By contrast, he and business partner Michael de Klerk started Honest with a mix of pioneering spirit and desire to produce a “healthier chocolate, with less sugar and less bad stuff”.
Gird, who began experimenting at home in 2008, made chocolate with raw cacao, agave syrup and coconut. He made little truffles and because friends and family loved them, he made lots. He saw a gap in the market and the brand was born.
“Our name guides us in business, being fair and transparent in everything we do, sourcing cacao from places without child labour or slavery, and where farmers are paid fairly for a premium product.”
Honest produces chocolate in small batches using old-fashioned, time-intensive techniques to better retain the nutritional value of unprocessed cacao sourced from Tanzania’s Kokoa Kamili, a fermentation facility that services about 3,000 farmers who operate organically.
“Their beans are beautifully flavoursome,” Gird says. “Lots of fruitiness and slightly more acidic, too.”
When you roast your own beans, he says, you get a flavour that is unique. “You won’t taste anything like it anywhere else. And because we don’t overroast them, we retain that fruitiness.”
Gird says that while Tanzania isn’t affected by the same weather issues that have hampered West Africa’s cacao harvest, the price increases will ultimately affect Honest’s cash flow. “Because our suppliers are being offered higher prices, we’ll pay more for our next purchase.”
His hope, though, is that the price frenzy will expose unfairness in cacao pricing and encourage a shift towards more ethical treatment of farmers.
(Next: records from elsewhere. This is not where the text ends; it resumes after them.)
`src/rtl/vga_timing_generator.sv`:
```
`default_nettype none
// +--------------------------------------------------------------------------+
// | Module      : vga_timing_generator                                       |
// | Description : VGA raster timing (sync, coordinates, strobes) in the      |
// |               vga_clock domain. Define VGA_TIMING_PREFETCH_EN to enable   |
// |               the next-line prefetch request outputs.                    |
// | Revision    : 1.0 - initial release                                      |
// +--------------------------------------------------------------------------+
module vga_timing_generator #(
  parameter int H_VISIBLE       = 640,
  parameter int H_FRONT         = 16,
  parameter int H_SYNC          = 96,
  parameter int H_BACK          = 48,
  parameter int V_VISIBLE       = 480,
  parameter int V_FRONT         = 10,
  parameter int V_SYNC          = 2,
  parameter int V_BACK          = 33,
  parameter bit SYNC_ACTIVE_LOW = 1'b1,
  parameter int COORD_BITS      = 10
) (
  input  logic                  vga_clock,
  input  logic                  reset,
  output logic                  hsync,
  output logic                  vsync,
  output logic [COORD_BITS-1:0] pixel_x,
  output logic [COORD_BITS-1:0] pixel_y,
  output logic                  visible,
  output logic                  line_start,
  output logic                  frame_start,
  output logic                  line_request,
  output logic [COORD_BITS-1:0] request_line
);

  localparam int H_TOTAL = H_VISIBLE + H_FRONT + H_SYNC + H_BACK;
  localparam int V_TOTAL = V_VISIBLE + V_FRONT + V_SYNC + V_BACK;

  localparam logic [COORD_BITS-1:0] c_ONE      = COORD_BITS'(1);
  localparam logic [COORD_BITS-1:0] c_H_MAX    = COORD_BITS'(H_TOTAL - 1);
  localparam logic [COORD_BITS-1:0] c_V_MAX    = COORD_BITS'(V_TOTAL - 1);
  localparam logic [COORD_BITS-1:0] c_H_VIS    = COORD_BITS'(H_VISIBLE);
  localparam logic [COORD_BITS-1:0] c_V_VIS    = COORD_BITS'(V_VISIBLE);
  localparam logic [COORD_BITS-1:0] c_HS_START = COORD_BITS'(H_VISIBLE + H_FRONT);
  localparam logic [COORD_BITS-1:0] c_HS_END   = COORD_BITS'(H_VISIBLE + H_FRONT + H_SYNC - 1);
  localparam logic [COORD_BITS-1:0] c_VS_START = COORD_BITS'(V_VISIBLE + V_FRONT);
  localparam logic [COORD_BITS-1:0] c_VS_END   = COORD_BITS'(V_VISIBLE + V_FRONT + V_SYNC - 1);
  localparam logic                  c_SYNC_IDLE = SYNC_ACTIVE_LOW;

  logic [COORD_BITS-1:0] r_h;
  logic [COORD_BITS-1:0] r_v;
  logic [COORD_BITS-1:0] w_h_next;
  logic [COORD_BITS-1:0] w_v_next;
  logic                  w_hs_act;
  logic                  w_vs_act;

  // Outputs are decoded from the next counter values so every flop describes
  // the same (h, v) the counters hold after the edge.
  always_comb begin
    w_h_next = r_h + c_ONE;
    w_v_next = r_v;
    if (r_h == c_H_MAX) begin
      w_h_next = '0;
      w_v_next = (r_v == c_V_MAX) ? '0 : r_v + c_ONE;
    end
    w_hs_act = (w_h_next >= c_HS_START) && (w_h_next <= c_HS_END);
    w_vs_act = (w_v_next >= c_VS_START) && (w_v_next <= c_VS_END);
  end

  always_ff @(posedge vga_clock or posedge reset) begin
    if (reset) begin
      r_h         <= c_H_MAX;
      r_v         <= c_V_MAX;
      hsync       <= c_SYNC_IDLE;
      vsync       <= c_SYNC_IDLE;
      pixel_x     <= '0;
      pixel_y     <= '0;
      visible     <= 1'b0;
      line_start  <= 1'b0;
      frame_start <= 1'b0;
    end else begin
      r_h         <= w_h_next;
      r_v         <= w_v_next;
      hsync       <= w_hs_act ^ c_SYNC_IDLE;
      vsync       <= w_vs_act ^ c_SYNC_IDLE;
      pixel_x     <= w_h_next;
      pixel_y     <= w_v_next;
      visible     <= (w_h_next < c_H_VIS) && (w_v_next < c_V_VIS);
      line_start  <= (w_h_next == '0);
      frame_start <= (w_h_next == '0) && (w_v_next == '0);
    end
  end

`ifdef VGA_TIMING_PREFETCH_EN
  logic [COORD_BITS-1:0] w_req_line;
  logic                  w_req_fire;

  // At the end of the visible part of a line, ask for the following line.
  always_comb begin
    w_req_line = (w_v_next == c_V_MAX) ? '0 : w_v_next + c_ONE;
    w_req_fire = (w_h_next == c_H_VIS) && (w_req_line < c_V_VIS);
  end

  always_ff @(posedge vga_clock or posedge reset) begin
    if (reset) begin
      line_request <= 1'b0;
      request_line <= '0;
    end else begin
      line_request <= w_req_fire;
      request_line <= w_req_fire ? w_req_line : '0;
    end
  end
`else
  assign line_request = 1'b0;
  assign request_line = '0;
`endif

endmodule
`default_nettype wire

```
`config.mk`:
```
export PLATFORM = sky130hd
export DESIGN_NAME = vga_timing_generator
export DESIGN_NICKNAME = d
export VERILOG_FILES = /design/src/rtl/vga_timing_generator.sv
export SDC_FILE = /design/constraint.sdc
export NUM_CORES = 1
export LEC_CHECK = 0
export CORE_MARGIN = 2
export CORE_UTILIZATION = 50
export DETAILED_ROUTE_END_ITERATION = 8
export PLACE_DENSITY = 0.77
export SLEW_MARGIN = 10
export SYNTH_ARGS = -nofsm -noshare
export SYNTH_HDL_FRONTEND = slang
export SYNTH_SLANG_ARGS = --single-unit
```
`constraint.sdc`:
```
create_clock -name vga_clock -period 2.5 [get_ports vga_clock]
set_input_delay 0.5 -clock vga_clock [delete_from_list [all_inputs] [get_ports vga_clock]]
set_output_delay 0.5 -clock vga_clock [all_outputs]
set_load 0.02 [all_outputs]
```
### Word-level counts from Yosys, hierarchy flattened

Cells that the tools add are included.

* word-level logic and storage cells: 30
* input bits: 2
* output and inout port bits: 36
* register bits: 45

* bitwise operators: 2
* reduce and logical (&&, ||, !) cells: 6
* add/sub/neg operators: 2
* $lt $le $gt $ge: 6
* multiplexer cells: 3
* equal/unequal tests: 2

Operators with widths (number)
* $mux W10: 3
* $add A10 B1 Y10 const B: 2
* $eq A10 B10 Y1 const B: 2
* $logic_not A10 Y1: 2
* $ge A10 B10 Y1 const B: 1
* $ge A10 B9 Y1 const B: 1
* $le A10 B10 Y1 const B: 1
* $le A10 B9 Y1 const B: 1
* $lt A10 B10 Y1 const B: 1
* $lt A10 B9 Y1 const B: 1
* $logic_and A1 B1 Y1: 4
* $not A1 Y1: 2

### Longest topological paths before layout

* depth after elaboration: 6
* depth in mapped cells: 9
* gate-level depth less buffers: 8

### Worst setup path after synthesis

Ideal clock, no wire load.

* path kind: register -> register
* start point: reg r_h[0]
* end point: reg visible
* path buffers: 2
* stages on the path, launching flop included: 10
* data arrival time: 2009 ps
* setup time: 86 ps
* path slack: 405 ps
* data required time: 2414 ps
* clock period less this slack: 2095 ps
* cells stage by stage: dfstp_2 ha_1 and4_1 buf_4 and3_1 buf_4 nand4_1 xnor2_1 and3_1 nor3_1

* cells in the longest elaborated chain, start to end: 4
* elaborated cells on any way between the ends: 7
* classes of those cells: 1 x add/sub; 2 x order compare; 1 x eq/ne; 2 x mux; 1 x reduce/logical

RTL lines
* start, declared: line 48 `logic [COORD_BITS-1:0] r_h;`
* start signal, assigned: line 70 `r_h <= c_H_MAX;`
* start signal, assigned: line 80 `r_h <= w_h_next;`
* $eq A10 B10 Y1: line 60 `if (r_h == c_H_MAX) begin`
* $mux W10: line 60
* net w_v_next[7]: line 51 `logic [COORD_BITS-1:0] w_v_next;`
* $lt A10 B9 Y1: line 86 `visible <= (w_h_next < c_H_VIS) && (w_v_next < c_V_VIS);`
* $logic_and A1 B1 Y1: line 86
* end signal, assigned: line 86
* end, declared: line 27 `output logic visible,`

The timed path passes the listed nets, and every way through them passes these cells.

### Final worst setup path

* start point: reg r_h[0]
* end point: reg visible

* cells in the longest elaborated chain, start to end: 4
* elaborated cells on any way between the ends: 7
* classes of those cells: 1 x add/sub; 2 x order compare; 1 x eq/ne; 2 x mux; 1 x reduce/logical

RTL lines (line)
* $add A10 B1 Y10 or $eq A10 B10 Y1 (tied branches): 58, 60
* $mux W10: 60
* $lt A10 B10 Y1 or $lt A10 B9 Y1 (tied branches): 86
* $logic_and A1 B1 Y1 *: 86

Every way passes the cells marked *; elsewhere a longest branch is shown, timed or not.

==> results.ini <==
[outcome]
status=completed

[sta]
rsz0062_at_grt=false
period_needed_ns=2.28
fin_setup_tns_ns=0
fin_skew_ns=0.00543
setup_viol=0
slew_violations=0
timing_hold_violations_final=0
timing.fmax_mhz=439
min_period_over_period_pct=91.1

[cts]
hold_buffers=0
htree_num_levels=2
insertion_delay_ns=0.28
cts_tree=done
clockBufferDepth=2
clock_sinks=35
root_buffer=clkbuf_8
clk_pin_slew_worst_paths_ns=0.06
post_cts_buffers=0
cts_resized=0
numCtsBuffers=5

[layout]
fillers=376
area_growth_syn_to_layout_pct=13.1
drive_gt1_share_pct=15.3
seq_area_sq_um=891
antenna_cells=0
multi_input_area_sq_um=982
design_area_sq_um=2370
stdcell_count=286
fin_nets=241

[detailed_routing]
dr.pass1.iters=4
wl_met2_mm=1.86
wl_met3_um=252
wl_met1_mm=1.92
wl_mm=4.08
vias=1578
drc_errors=0
top_layer=met4
antenna_left=0
avgViaCountPerCell=5.52
drt_iter0_markers=184
drt-wirelength-per-cell_um=14.3

[synthesis]
synth_cell_types=51
netlist_area_sq_um=2090
synth_seq_cells=35
ys_async_sr_fraction_pct=100
post_synth.cell_area_avg_sq_um=9.52
synth_edf_count=0
yosys_warnings=0
syn_inst=220
yosysSeqAreaShare_pct=42.5
synthFlopType=dfrtp_1

[die]
core_sq_um=4030
initial_core_util_pct=52.0
die_h_um=68.7
chipWidth_um=68.7
num_rows=23
io_pins=38
die_area_sq_um=4720

[global_routing]
grt_usage_pct=20.3
first_global_vias=1454
overflow=0
antenna_found_initial=0
grt_max_degree=36
grt_pass1_wl_mm=7.11

[setup_path]
critPathTopFamily=simple AND/OR/NAND/NOR gates
crit_arrival_ns=2.48
path_class=reg -> reg
cp-end-kind=register
r2r-end=visible
crit_top_cell=and3_1
rrSetupSlack_ns=0.22
worst_setup_path_start_kind=register
path_max_fanout=11
critical-path-max-stage-delay_ns=0.56
path_cells=ha_1, and4_1, and3_1, o21ai_1, a32o_1, and3_1, nor3_1
cp_data_required_time_ns=2.70
r2r_cells=7
cp_num_buf_inv=0
crit_path_top_delay_cell=dfstp_2
regToRegStartpoint=r_h[0]

[placement]
dp_hpwl_mm=2.91
dp_cells=278
gp_routability_congestion=0.884
post_dp_cell_area_sq_um=2280
placement.io_buffers=26

[pwr]
leakagePower_nw=0.991
powerDensity_nw_per_um2=426
peakVddDrop_v=0.000380

[worst_hold_path]
worstHoldEndpoint=r_v[2]
min_path_cells=2
hold_path.class=reg -> reg
hold_path.startpoint=r_v[2]

[flow_run]
cap_violations=0

==> where the power goes <==
part	leakage (nW)	internal [mW]	switching, mW
registers	0.427	0.567	0
clock network	0.0482	0.222	0.194
logic	0.517	0.00250	0.0249
total	0.991	0.792	0.219
==> worst min-delay path: cells and delay by family (launching register included) <==
family        cells  cell delay (ns)
flops             1             0.41
simple gates      2             0.13
==> worst max-delay path by stage <==
stage,startpoint,to,depth (start not counted)
global placement,r_h[0],frame_start,8
CTS,r_h[0],visible,7
floorplan,r_h[0],visible,9
detailed placement,r_h[0],visible,7
finish,r_h[0],visible,7
global route,r_h[0],frame_start,8
==> cells in the mapped netlist, types with 7 or more instances <==
cell type	number	area, sq um
xnor2_1	8	70.1
dfrtp_1	23	576
dfstp_2	12	315
o21ai_0	9	45.0
buf_4	25	188
a21oi_1	7	35.0
and3_1	8	50.1
xor2_1	7	61.3
nor2_1	14	52.6
nand2_1	19	71.3
nand3_1	7	35.0
==> cells in the final DEF, fill, tap and decap left out, types with 3 or more instances in the layout <==
master and count:
o21ai_0 9, buf_4 8, and3_1 8, inv_1 6, a21oi_1 7, nand2_1 19, nor2_1 14, ha_1 4
dfstp_2 12, nor3_1 5, a31oi_1 4, clkbuf_8 6, nand3_1 7, clkdlybuf4s50_1 26, nor2b_1 3, o21ai_1 4
xor2_1 7, xnor2_1 8, conb_1 11, dfrtp_1 23
==> routing by layer <==
| metal | up-vias | GRT usage [%] |
|---|---|---|
| met3 | 5 | 3.90 |
| met2 | 56 | 29.1 |
| li1 | 767 | - |
| met1 | 750 | 31.1 |
| met5 | - | 0 |
| met4 | 0 | 5.88 |
==> sequential cells by signal (all words and copies together), names as in the netlist <==
register and count:
r_v 10, frame_start 1, pixel_x 7, hsync 1, line_start 1, visible 1
vsync 1, pixel_y 3, r_h 10
==> layout make-up <==
cell class | instances | area share [%]
timing repair buffer | 34 | 13.5
multi-input combinational | 153 | 41.4
tap | 50 | 2.64
inverter | 6 | 0.950
clock inverter | 1 | 0.211
clock buffer | 7 | 3.64
sequential | 35 | 37.6
==> metrics by stage <==
stage,total power [mW],utilization (%),hold slack (ns),setup slack (ns)
global placement,0.605,56.6,0.536,0.324
global route,1.06,58.8,0.607,0.0247
finish,1.01,58.8,0.553,0.223
detailed placement,0.605,56.6,0.534,0.234
CTS,1.02,58.8,0.551,0.224
floorplan,0.613,-,0.512,0.405
==> cells by family (layout without fill, tap and decap cells) <==
kind of cell / after synthesis / after routing / share of synthesized area (%)
AO/OA/AOI/OAI: 43 / 43 / 13.7
XOR/XNOR: 15 / 15 / 6.27
adder cells (fa/ha/maj): 4 / 4 / 2.39
buffers and inverters: 42 / 48 / 12.4
flip-flops: 35 / 35 / 42.5
multiplexers: 1 / 1 / 0.478
other: 1 / 11 / 0.179
AND/OR/NAND/NOR: 79 / 79 / 22.1
Power figures use the tool's default switching activity.
==> variant 1 (config.mk and constraints unchanged) <==
Take the reset off `pixel_x` and `pixel_y` and load them in a clocked block of their own.
--- a/src/rtl/vga_timing_generator.sv
+++ b/src/rtl/vga_timing_generator.sv
@@ -73,4 +73,2 @@
       vsync       <= c_SYNC_IDLE;
-      pixel_x     <= '0;
-      pixel_y     <= '0;
       visible     <= 1'b0;
@@ -83,4 +81,2 @@
       vsync       <= w_vs_act ^ c_SYNC_IDLE;
-      pixel_x     <= w_h_next;
-      pixel_y     <= w_v_next;
       visible     <= (w_h_next < c_H_VIS) && (w_v_next < c_V_VIS);
@@ -89,2 +85,7 @@
     end
+  end
+
+  always_ff @(posedge vga_clock) begin
+    pixel_x <= w_h_next;
+    pixel_y <= w_v_next;
   end
Behaviour: differs if reset is asserted again (counterexample within 4 cycles, from zero or initial values and one cycle with reset high); with reset held inactive, the same outputs for 10 cycles.
==> variant 1 against the unedited design <==
Wire length fell by 12%; final area down 0.11%; power grew 15%; area after synthesis is 9.3% lower; setup slack worse by 0.16 ns; sequential cell count increased by 10; sequential power is 28% higher.
==> variant 1: results (changes against the unedited design) <==
cts bufs inserted: 5 (unchanged)
initial antenna violation count: 0 (unchanged)
DP HPWL: 2.68 mm (-8.0%)
Synth area leaders: dfxtp_1 (21%), dfrtp_1 (17%), dfstp_2 (17%)
MaxCap Viol Count: 0 (unchanged)
detailed-route wire length: 3.59 mm (-12%)
fill cell count: 319 (-15%)
clk_lat worst skew: 0.30 ns (+0.02 ns)
Final Skew: 0.00941 ns (+0.00398 ns)
synth cell count leaders: dfxtp_1 (20), dfrtp_1 (13), inv_1 (13), buf_4 (12), dfstp_2 (12)
CP Max Fanout: 5 (-6)
DRT Pass-1 Iters: 4 (unchanged)
run status: complete, no violations
synth unique cells: 47 (-7.8%)
routed vias/inst: 5.11 (-7.3%)
ys async rst share: 55.6% (-44 points)
largest net degree at the start of global routing: 26 (-28%)
peak supply drop: 0.469 mV (+24%)
DP Cell Count: 255 (-8.3%)
first-pass GRT wire length: 6.27 mm (-12%)
sequential area share after synthesis: 54.8% (+12 points)
CP max-delay cell: or4b_4
share of layout cells above drive strength 1: 22.4% (+7.1 points)
worst flop-to-flop path startpoint: r_v[0]
worst hold path class: in -> async
Final ANT Viol Nets: 0 (unchanged)
Non-Filler Instances: 267 (-6.6%)
initial DRC count: 61 (-67%)
vias in the first global route: 1,390 (-4.4%)
Syn Area/Cell: 11.0 µm² (+15%)
Pleak: 1.06 nW (+6.9%)
Clock Pin Slew Worst Setup and Hold Paths: 0.08 ns (+0.02 ns)
CP arrival: 2.64 ns (+0.16 ns)
Net count, final: 224 (-7.1%)
GPL Wtd Cong: 0.897 (+1.4%)
GRT Total Usage: 19.9% (-0.42 points)
-- variant 1: changes by cell type after synthesis, moves of 4 or more --
cell,unedited run,this run
nand4_1,2,6
and3_1,8,3
dfxtp_1,0,20
inv_1,6,13
xnor2_1,8,3
clkbuf_1,5,1
a31oi_1,4,0
o21ai_1,4,0
nand2_1,19,10
dfrtp_1,23,13
buf_4,25,12
-- variant 1: timing repair --
action | CTS | global route
resized for setup | 0 | 2
buffers inserted | 0 | 4
pin swaps | 1 | 3
endpoints found under the setup margin | 1 | 3
-- variant 1: worst paths after layout --
check | slack (ns) | to | depth (start not counted)
worst max-delay path | 0.06 | frame_start | 8
worst min-delay path | 0.56 | r_v[7] | 3
worst max register to register | 0.06 | frame_start | 8
worst min register to register | 0.56 | r_h[0] | 1
max in group asynchronous | 1.63 | r_h[8] | 3
min in group vga_clock | 0.56 | r_h[0] | 1
-- variant 1: tightest hold or removal path, delay by kind of cell --
kind / cells / cell delay [ns]
buf+inv: 3 / 0.75
-- variant 1: layout make-up --
class	instances	area share, %
clock buffer	8	3.38
timing repair buffer	44	16.9
multi-input combinational	109	31.2
inverter	13	2.06
sequential	45	44.0
tap	48	2.54
-- variant 1: kinds of logic (layout without fill, tap and decap cells) --
group	Yosys count	in the layout	share of synthesized area (%)
compound gates	25	25	9.03
xor+xnor	11	11	5.07
fa+ha+maj	4	4	2.64
buf+inv	29	65	8.30
flops	45	45	54.8
mux	2	2	1.12
other cells	1	11	0.197
simple gates	56	56	18.8
-- variant 1: power by group --
group / leakage (nW) / switching, mW / internal, mW
registers: 0.459 / 0 / 0.724
clock network: 0.0395 / 0.220 / 0.199
logic: 0.562 / 0.0227 / 0.00251
total: 1.06 / 0.243 / 0.925
-- variant 1: per-layer routing --
layer / track usage [%] / up-vias / part of all wire [%]
li1: - / 663 / -
met1: 22.7 / 658 / 41
met2: 33.6 / 36 / 53
met3: 5.65 / 8 / 3.6
met4: 10.7 / 0 / 2.8
met5: 0 / - / 0
-- variant 1: metrics by stage --
stage	area, µm²	worst slack (ns)	setup TNS [ns]	hold slack [ns]	power, mW
after floorplan	1940	0.00197	0	0.498	0.771
after global placement	2250	0.0201	0	0.539	0.763
after detailed placement	2250	-0.0251	-0.0251	0.560	0.764
after CTS	2330	0.0112	0	0.568	1.18
after global routing	2370	-0.0430	-0.0430	0.585	1.22
final	2370	0.0614	0	0.561	1.17
==> variant 2 (same settings) <==
Made on the original files. `COORD_BITS`: 10 -> 14.
--- a/src/rtl/vga_timing_generator.sv
+++ b/src/rtl/vga_timing_generator.sv
@@ -18,3 +18,3 @@
   parameter bit SYNC_ACTIVE_LOW = 1'b1,
-  parameter int COORD_BITS      = 10
+  parameter int COORD_BITS      = 14
 ) (
Ports: changed (resized pixel_x, pixel_y and request_line); port bits go from 38 to 50. No check against the original RTL was run, so the function may have changed too.
==> variant 2 against the unedited design <==
Count of clock-buffer cells in the layout is the same; area after synthesis up 15%; non-clock buffer count increased by 35; critical path depth stayed put; sequential share of layout area is 2.2 points lower; setup slack worse by 0.19 ns; final area rose by 30%; power up 15%; critical path type unchanged; combinational power up 28%; wire length up 40%; sequential cell count up 8; critical endpoint is now frame_start.
==> variant 2: results (changes against the unedited design) <==
run status: complete, no violations
n_diodes: 0 (unchanged)
Synth area leaders: dfrtp_1 (32%), dfstp_2 (13%), buf_4 (10%)
Met3 Wirelength: 445 µm (+77%)
first-pass GRT wire length: 8.80 mm (+24%)
largest net degree at the start of global routing: 44 (+22%)
CP Max Fanout: 5 (-6)
synth unique cells: 44 (-14%)
GPL Wtd Cong: 0.935 (+5.8%)
Worst Hold Endpoint: r_v[12]
peak supply drop: 0.358 mV (-5.7%)
initial DRC count: 227 (+23%)
Pleak: 1.39 nW (+41%)
worst flop-to-flop path startpoint: r_h[6]
reg2reg end: frame_start
wl on met1: 2.41 mm (+26%)
vias in the first global route: 1,826 (+26%)
Post-Synthesis Cells: 243 (+10%)
Sw Ratio: 22.9% (+1.2 points)
DP Area: 0.00281 mm² (+24%)
Final Skew: 0.0103 ns (+0.00488 ns)
Routed wire per std cell: 16.3 µm (+14%)
share of layout cells above drive strength 1: 28.3% (+13 points)
Worst R2R Path Depth: 7 (unchanged)
fill cell count: 356 (-5.3%)
top flop regs: r_h (13), r_v (13), pixel_x (8)
hold path depth: 1 (-1)
routed vias/inst: 5.79 (+5.0%)
clk_lat worst skew: 0.30 ns (+0.02 ns)
cts bufs inserted: 5 (unchanged)
CP arrival: 2.67 ns (+0.19 ns)
GRT Total Usage: 21.5% (+1.2 points)
DP HPWL: 3.86 mm (+32%)
DP Cell Count: 336 (+21%)
Synth warnings: 0 (unchanged)
worst reg-to-reg setup slack: 0.03 ns (-0.19 ns)
IO buf count: 34 (+31%)
DRT Pass-1 Iters: 5 (+1)
hold path start: r_v[12]
Net count, final: 302 (+25%)
synth cell count leaders: buf_4 (33), dfrtp_1 (31), inv_1 (16), nand3_1 (13)
initial antenna violation count: 0 (unchanged)
sequential area share after synthesis: 45.2% (+2.7 points)
met2 WL: 2.70 mm (+45%)
Non-Filler Instances: 351 (+23%)
Clock Pin Slew Worst Setup and Hold Paths: 0.08 ns (+0.02 ns)
-- variant 2: changes by cell type in the layout (fill, tap and decap cells not counted), moves of 7 or more --
cell,before,now
inv_1,6,16
dfrtp_1,23,31
nand2_1,19,8
buf_4,8,33
nand4_1,2,9
clkdlybuf4s50_1,26,34
-- variant 2: metal layers --
metal	vias to the layer above	track usage, %
li1	929	-
met1	978	30.3
met2	111	32.1
met3	16	5.21
met4	0	8.08
met5	-	0
-- variant 2: logic make-up (layout without fill, tap and decap cells) --
kind of cell             Yosys count  in the layout  synth area share [%]
AND/OR/NAND/NOR                   96             97                  24.9
buffers and inverters             55             94                  14.4
flip-flops                        43             43                  45.2
AO/OA/AOI/OAI                     26             26                  6.58
XOR/XNOR                          15             15                  5.44
adder cells (fa/ha/maj)            4              4                  2.07
multiplexers                       3              3                  1.30
other                              1             15                 0.155
-- variant 2: worst max path at each step --
| stage | startpoint | to | slack [ns] |
|---|---|---|---|
| after floorplan | r_h[5] | frame_start | 0.0005 |
| after global placement | r_h[5] | frame_start | 0.07 |
| after detailed placement | r_h[0] | frame_start | 0.03 |
| after CTS | r_v[4] | visible | 0.006 |
| after global routing | r_h[6] | frame_start | -0.05 |
| final | r_h[6] | frame_start | 0.03 |
-- variant 2: layout make-up --
cell class              instances  area, µm²  share of cell area (%)
multi-input cells             160       1180                    38.2
well taps                      54       67.6                    2.19
flip-flops and latches         43       1090                    35.3
repair buffers                 69        604                    19.6
clock inverters                 1       5.00                   0.162
clock buffers                   7       76.3                    2.47
inverters                      17       63.8                    2.07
This one is for the chocoholics
Theobroma is Greek for ‘food of the gods’, perfectly suited as the botanical name for the chocolate bean tree, Theobroma cacao
Image: Supplied
Rapt is Willy Wonka’s chocolate factory, but one for adults, more inspired by Pop Art and maybe a hint of LSD than the Roald Dahl version for children. Not only in the décor and wall art, but the odd little chocolatey creations, the colours, the slightly unhinged imagination that’s been unleashed full-throttle in the shop-cum-studio that’s opened on Buitenkant Street, Cape Town.
In the back, where the factory’s a touch more industrial, less Andy Warhol, there are machines to mould chocolate into crazy designs. Some look like little robots. Others resemble miniature croissants in Day-Glo colours. There are machines that shape bonbons that are coated with natural vegetable dyes in such zany colours they look nothing like chocolates. Pop them in your mouth, though, and there’s little doubt.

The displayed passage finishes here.